Livres et œuvres d’art font du salon une pièce de représentation: Friedrich Traugott et Helene Rosalie Wahlen posent devant des rayonnages de livres et un portrait. Hans Streuli regarde avec attention un vitrail reçu en souvenir de ses années passées au gouvernement du canton de Zurich.Musée national suisse / ASL
Passé le premier regard, il y a souvent beaucoup à découvrir sous la surface. Ainsi Max Petitpierre pose seul, mais ses proches figurent sur les photos posées sur le marbre de la cheminée. En prenant une loupe, il est possible de savoir que, nonchalamment adossé contre l’accoudoir de son canapé, il lit Le Christ s’est arrêté à Eboli, le grand roman de Carlo Levi, homme politique italien qui lutta contre le fascisme.

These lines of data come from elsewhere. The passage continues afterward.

--- src/rtl/regfile_arbiter_if.sv ---
`default_nettype none
// ============================================================================
// Module   : regfile_arbiter_if
// Purpose  : Two-requester request/ack bus between clients and the arbiter.
// Revision : 1.0
// ============================================================================
interface regfile_arbiter_if #(
    parameter int DW = 16,
    parameter int AW = 3
);
    logic [1:0]      req;
    logic [3:0]      op;
    logic [2*AW-1:0] addr;
    logic [2*AW-1:0] src;
    logic [2*DW-1:0] wdata;
    logic [1:0]      ack;
    logic [DW-1:0]   rdata;
    logic            busy;

    modport master (
        output req, op, addr, src, wdata,
        input  ack, rdata, busy
    );

    modport slave (
        input  req, op, addr, src, wdata,
        output ack, rdata, busy
    );
endinterface
`default_nettype wire

--- src/rtl/regfile_arbiter.sv ---
`default_nettype none
// ============================================================================
// Module   : regfile_arbiter
// Purpose  : Round-robin arbiter and op sequencer for an 8x16 register file.
// Revision : 1.0
// ============================================================================
module regfile_arbiter #(
    parameter int DW = 16,
    parameter int AW = 3
) (
    input  wire logic          clk,
    input  wire logic          reset_n,
    regfile_arbiter_if.slave   bus,
    output logic [DW-1:0]      rf_data_in,
    output logic [AW-1:0]      rf_writenum,
    output logic               rf_write,
    output logic [AW-1:0]      rf_readnum,
    input  wire logic [DW-1:0] rf_data_out
);

    localparam logic [1:0] c_OP_READ  = 2'b00;
    localparam logic [1:0] c_OP_WRITE = 2'b01;
    localparam logic [1:0] c_OP_COPY  = 2'b10;

    typedef enum logic [2:0] {
        S_IDLE    = 3'd0,
        S_READ    = 3'd1,
        S_WRITE   = 3'd2,
        S_COPY_RD = 3'd3,
        S_COPY_WR = 3'd4,
        S_DONE    = 3'd5
    } state_t;

    state_t        r_state;
    logic          r_last;
    logic [AW-1:0] r_addr;
    logic [DW-1:0] r_rdata;
    logic [1:0]    r_ack;
    logic          r_busy;
    logic [DW-1:0] r_rf_data_in;
    logic [AW-1:0] r_rf_writenum;
    logic          r_rf_write;
    logic [AW-1:0] r_rf_readnum;

    logic          w_any_req;
    logic          w_grant;
    logic [1:0]    w_sel_op;
    logic [AW-1:0] w_sel_addr;
    logic [AW-1:0] w_sel_src;
    logic [DW-1:0] w_sel_wdata;

    // Single requester wins outright; on contention the one not served last wins.
    always_comb begin
        w_any_req = |bus.req;
        w_grant   = bus.req[1];
        if (bus.req == 2'b11) begin
            w_grant = ~r_last;
        end
        w_sel_op    = w_grant ? bus.op[3:2]          : bus.op[1:0];
        w_sel_addr  = w_grant ? bus.addr[2*AW-1:AW]  : bus.addr[AW-1:0];
        w_sel_src   = w_grant ? bus.src[2*AW-1:AW]   : bus.src[AW-1:0];
        w_sel_wdata = w_grant ? bus.wdata[2*DW-1:DW] : bus.wdata[DW-1:0];
    end

    // Outputs are registered with the value they must hold in the next state.
    // r_rf_data_in doubles as the copy temporary: it captures the source word
    // in COPY_RD and presents it during COPY_WR.
    always_ff @(posedge clk) begin
        if (!reset_n) begin
            r_state       <= S_IDLE;
            r_last        <= 1'b1;
            r_addr        <= '0;
            r_rdata       <= '0;
            r_ack         <= '0;
            r_busy        <= 1'b0;
            r_rf_data_in  <= '0;
            r_rf_writenum <= '0;
            r_rf_write    <= 1'b0;
            r_rf_readnum  <= '0;
        end else begin
            r_ack         <= '0;
            r_rf_data_in  <= '0;
            r_rf_writenum <= '0;
            r_rf_write    <= 1'b0;
            r_rf_readnum  <= '0;
            case (r_state)
                S_IDLE: begin
                    if (w_any_req) begin
                        r_last <= w_grant;
                        r_addr <= w_sel_addr;
                        r_busy <= 1'b1;
                        case (w_sel_op)
                            c_OP_READ: begin
                                r_state      <= S_READ;
                                r_rf_readnum <= w_sel_addr;
                            end
                            c_OP_WRITE: begin
                                r_state       <= S_WRITE;
                                r_rf_write    <= 1'b1;
                                r_rf_writenum <= w_sel_addr;
                                r_rf_data_in  <= w_sel_wdata;
                            end
                            c_OP_COPY: begin
                                r_state      <= S_COPY_RD;
                                r_rf_readnum <= w_sel_src;
                            end
                            default: begin
                                r_state        <= S_DONE;
                                r_ack[w_grant] <= 1'b1;
                            end
                        endcase
                    end
                end
                S_READ: begin
                    r_rdata       <= rf_data_out;
                    r_state       <= S_DONE;
                    r_ack[r_last] <= 1'b1;
                end
                S_WRITE: begin
                    r_state       <= S_DONE;
                    r_ack[r_last] <= 1'b1;
                end
                S_COPY_RD: begin
                    r_state       <= S_COPY_WR;
                    r_rf_write    <= 1'b1;
                    r_rf_writenum <= r_addr;
                    r_rf_data_in  <= rf_data_out;
                end
                S_COPY_WR: begin
                    r_state       <= S_DONE;
                    r_ack[r_last] <= 1'b1;
                end
                S_DONE: begin
                    r_state <= S_IDLE;
                    r_busy  <= 1'b0;
                end
                default: begin
                    r_state <= S_IDLE;
                    r_busy  <= 1'b0;
                end
            endcase
        end
    end

    assign bus.ack     = r_ack;
    assign bus.rdata   = r_rdata;
    assign bus.busy    = r_busy;
    assign rf_data_in  = r_rf_data_in;
    assign rf_writenum = r_rf_writenum;
    // Gate so the regfile never commits while reset is asserted.
    assign rf_write    = r_rf_write & reset_n;
    assign rf_readnum  = r_rf_readnum;

endmodule
`default_nettype wire

--- src/flat_wrapper.sv ---
// flat-port wrapper written by rule: the top's interface ports become plain ports
module regfile_arbiter_flat 
#(
    parameter int DW = 16,
    parameter int AW = 3
)
  (clk, reset_n, rf_data_in, rf_writenum, rf_write, rf_readnum, rf_data_out, bus_req, bus_op, bus_addr, bus_src, bus_wdata, bus_ack, bus_rdata, bus_busy);
  regfile_arbiter_if #(.DW(DW), .AW(AW)) bus_i ();
  input  wire logic clk;
  input  wire logic reset_n;
  output logic [DW-1:0] rf_data_in;
  output logic [AW-1:0] rf_writenum;
  output logic rf_write;
  output logic [AW-1:0] rf_readnum;
  input  wire logic [DW-1:0] rf_data_out;
  input wire logic [$bits(bus_i.req)-1:0] bus_req;
  input wire logic [$bits(bus_i.op)-1:0] bus_op;
  input wire logic [$bits(bus_i.addr)-1:0] bus_addr;
  input wire logic [$bits(bus_i.src)-1:0] bus_src;
  input wire logic [$bits(bus_i.wdata)-1:0] bus_wdata;
  output wire logic [$bits(bus_i.ack)-1:0] bus_ack;
  output wire logic [$bits(bus_i.rdata)-1:0] bus_rdata;
  output wire logic [$bits(bus_i.busy)-1:0] bus_busy;
  assign bus_i.req = bus_req;
  assign bus_i.op = bus_op;
  assign bus_i.addr = bus_addr;
  assign bus_i.src = bus_src;
  assign bus_i.wdata = bus_wdata;
  assign bus_ack = bus_i.ack;
  assign bus_rdata = bus_i.rdata;
  assign bus_busy = bus_i.busy;
  regfile_arbiter #(.DW(DW), .AW(AW)) u_core (.clk(clk), .reset_n(reset_n), .bus(bus_i), .rf_data_in(rf_data_in), .rf_writenum(rf_writenum), .rf_write(rf_write), .rf_readnum(rf_readnum), .rf_data_out(rf_data_out));
endmodule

Max Petitpierre et Roger Bonvin, en compagnie de sa femme, assis sur des canapés ornés de motifs de fleurs.Musée national suisse / ASL
Prenant l’apéritif sur la table de leur salon, Roger Bonvin et sa femme Charlotte Bonvin-Hilarides affichent aussi un air décontracté. Derrière le vase bleu ciel, des paquets de cigarettes rouges attirent l’œil. De la publicité pour le Marlboro man? Impossible, la mise en scène est bien trop discrète.

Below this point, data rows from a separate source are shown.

**config.mk**
```make
export PLATFORM = sky130hd
export DESIGN_NAME = atm_multi_account
export DESIGN_NICKNAME = d
export VERILOG_FILES = /design/src/rtl/atm_multi_account.sv
export SDC_FILE = /design/constraint.sdc
export NUM_CORES = 1
export LEC_CHECK = 0
export ABC_CLOCK_PERIOD_IN_PS = 28400
export BUFFER_PORTS_ARGS = -buffer_cell sky130_fd_sc_hd__buf_2
export CORE_UTILIZATION = 55
export CTS_CLUSTER_DIAMETER = 50
export CTS_CLUSTER_SIZE = 30
export DETAILED_ROUTE_END_ITERATION = 10
export PLACE_DENSITY = 0.72
export SYNTH_ARGS = -nofsm -noshare
export SYNTH_HDL_FRONTEND = slang
export SYNTH_SLANG_ARGS = --single-unit
```
**constraint.sdc**
```tcl
create_clock -name clk -period 28.4 [get_ports clk]
set_clock_uncertainty 0.15 [all_clocks]
set_input_delay 5.68 -clock clk [delete_from_list [all_inputs] [get_ports clk]]
set_output_delay 5.68 -clock clk [all_outputs]
set_load 0.005 [all_outputs]
```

En se rappelant l’intérêt qu’avait suscité le canapé d’un candidat au Conseil fédéral en 2017, on peut avoir envie de jeter un coup d’œil aux sofas qui s’offrent à notre vue. Car, pour trois anciens membres du gouvernement – Bonvin, Petitpierre et Chaudet –, la chose est entendue: Ignazio Cassis n’est pas le premier membre du Conseil fédéral à avoir un faible pour les motifs à fleurs!

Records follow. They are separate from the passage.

==> src/rtl/y86_prog_loader.sv <==
// Loads a length-prefixed byte-serial program image into instruction memory,
// releases the Y86-64 core from reset, then records its final status and cycle count.
module y86_prog_loader #(
    parameter int ADDR_W     = 10,
    parameter int CNT_W      = 32,
    parameter int MAX_CYCLES = 100000
) (
    input  logic              clk,
    input  logic              rst_n,
    input  logic              in_valid,
    input  logic [7:0]        in_data,
    output logic              in_ready,
    output logic              imem_we,
    output logic [ADDR_W-1:0] imem_addr,
    output logic [7:0]        imem_wdata,
    output logic              cpu_rst_n,
    input  logic [1:0]        cpu_status,
    output logic              done,
    output logic [1:0]        final_status,
    output logic              timeout,
    output logic              err_overflow,
    output logic [CNT_W-1:0]  cycle_count,
    output logic [2:0]        dbg_state
);

    typedef enum logic [2:0] {
        S_HDR0  = 3'd0,
        S_HDR1  = 3'd1,
        S_LOAD  = 3'd2,
        S_START = 3'd3,
        S_RUN   = 3'd4,
        S_DONE  = 3'd5
    } state_t;

    localparam logic [16:0]      CAPACITY = 17'd1 << ADDR_W;
    localparam logic [CNT_W-1:0] MAX_CNT  = CNT_W'(MAX_CYCLES);

    state_t              state_q, state_d;
    logic [7:0]          len_lo_q, len_lo_d;
    logic [ADDR_W-1:0]   ptr_q, ptr_d;
    logic [15:0]         rem_q, rem_d;
    logic                in_ready_q, in_ready_d;
    logic                imem_we_q, imem_we_d;
    logic [ADDR_W-1:0]   imem_addr_q, imem_addr_d;
    logic [7:0]          imem_wdata_q, imem_wdata_d;
    logic                cpu_rst_n_q, cpu_rst_n_d;
    logic                done_q, done_d;
    logic [1:0]          final_status_q, final_status_d;
    logic                timeout_q, timeout_d;
    logic                err_overflow_q, err_overflow_d;
    logic [CNT_W-1:0]    cycle_count_q, cycle_count_d;

    // Valid/ready: a byte moves on a rising edge where in_valid and in_ready are both 1.
    logic                xfer;
    logic [15:0]         len_full;
    logic [CNT_W-1:0]    cnt_inc;

    assign xfer     = in_valid & in_ready_q;
    assign len_full = {in_data, len_lo_q};
    assign cnt_inc  = cycle_count_q + CNT_W'(1);

    always_ff @(posedge clk or negedge rst_n) begin
        if (!rst_n) begin
            state_q        <= S_HDR0;
            len_lo_q       <= '0;
            ptr_q          <= '0;
            rem_q          <= '0;
            in_ready_q     <= 1'b0;
            imem_we_q      <= 1'b0;
            imem_addr_q    <= '0;
            imem_wdata_q   <= '0;
            cpu_rst_n_q    <= 1'b0;
            done_q         <= 1'b0;
            final_status_q <= 2'b00;
            timeout_q      <= 1'b0;
            err_overflow_q <= 1'b0;
            cycle_count_q  <= '0;
        end else begin
            state_q        <= state_d;
            len_lo_q       <= len_lo_d;
            ptr_q          <= ptr_d;
            rem_q          <= rem_d;
            in_ready_q     <= in_ready_d;
            imem_we_q      <= imem_we_d;
            imem_addr_q    <= imem_addr_d;
            imem_wdata_q   <= imem_wdata_d;
            cpu_rst_n_q    <= cpu_rst_n_d;
            done_q         <= done_d;
            final_status_q <= final_status_d;
            timeout_q      <= timeout_d;
            err_overflow_q <= err_overflow_d;
            cycle_count_q  <= cycle_count_d;
        end
    end

    always_comb begin
        state_d        = state_q;
        len_lo_d       = len_lo_q;
        ptr_d          = ptr_q;
        rem_d          = rem_q;
        imem_we_d      = 1'b0;
        imem_addr_d    = imem_addr_q;
        imem_wdata_d   = imem_wdata_q;
        cpu_rst_n_d    = cpu_rst_n_q;
        done_d         = done_q;
        final_status_d = final_status_q;
        timeout_d      = timeout_q;
        err_overflow_d = err_overflow_q;
        cycle_count_d  = cycle_count_q;

        case (state_q)
            S_HDR0: begin
                if (xfer) begin
                    len_lo_d = in_data;
                    state_d  = S_HDR1;
                end
            end
            S_HDR1: begin
                if (xfer) begin
                    if (len_full == 16'd0) begin
                        state_d = S_START;
                    end else if ({1'b0, len_full} > CAPACITY) begin
                        err_overflow_d = 1'b1;
                        done_d         = 1'b1;
                        state_d        = S_DONE;
                    end else begin
                        ptr_d   = '0;
                        rem_d   = len_full;
                        state_d = S_LOAD;
                    end
                end
            end
            S_LOAD: begin
                if (xfer) begin
                    imem_we_d    = 1'b1;
                    imem_addr_d  = ptr_q;
                    imem_wdata_d = in_data;
                    ptr_d        = ptr_q + ADDR_W'(1);
                    rem_d        = rem_q - 16'd1;
                    if (rem_q == 16'd1) state_d = S_START;
                end
            end
            S_START: begin
                // The last imem write lands during this cycle; release follows it.
                cycle_count_d = '0;
                cpu_rst_n_d   = 1'b1;
                state_d       = S_RUN;
            end
            S_RUN: begin
                if (cpu_status != 2'b00) begin
                    final_status_d = cpu_status;
                    done_d         = 1'b1;
                    state_d        = S_DONE;
                end else begin
                    cycle_count_d = cnt_inc;
                    if (cnt_inc == MAX_CNT) begin
                        timeout_d      = 1'b1;
                        done_d         = 1'b1;
                        final_status_d = 2'b00;
                        state_d        = S_DONE;
                    end
                end
            end
            S_DONE: begin
            end
            default: state_d = S_HDR0;
        endcase
    end

    assign in_ready_d = (state_d == S_HDR0) || (state_d == S_HDR1) || (state_d == S_LOAD);

    assign in_ready     = in_ready_q;
    assign imem_we      = imem_we_q;
    assign imem_addr    = imem_addr_q;
    assign imem_wdata   = imem_wdata_q;
    assign cpu_rst_n    = cpu_rst_n_q;
    assign done         = done_q;
    assign final_status = final_status_q;
    assign timeout      = timeout_q;
    assign err_overflow = err_overflow_q;
    assign cycle_count  = cycle_count_q;
    assign dbg_state    = state_q;

endmodule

L’agence photographique de presse ASL
Actualités Suisses Lausanne (ASL) a été fondée en 1954 par Roland Schlaefli et était considérée jusqu’à sa fermeture en 1999 comme l’agence photographique de presse la plus importante de Suisse romande. En 1973, Roland Schlaefli racheta en outre les archives de l’agence Presse Diffusion Lausanne (PDL) fondée en 1937. Les fonds des deux agences représentent environ six millions de photographies (négatifs, épreuves, diapositives). Dans le large spectre des thèmes traités, trois principaux ressortent: la politique nationale, le sport et la Suisse romande. L’agence ne survécut pas au passage à l’ère du numérique. Depuis 2007, les archives d’ASL et de PDL sont en la possession du Musée national suisse. Le blog présente, de façon aléatoire des photographies et séries de photographies qui ont particulièrement attiré notre attention lors de leur remise en état.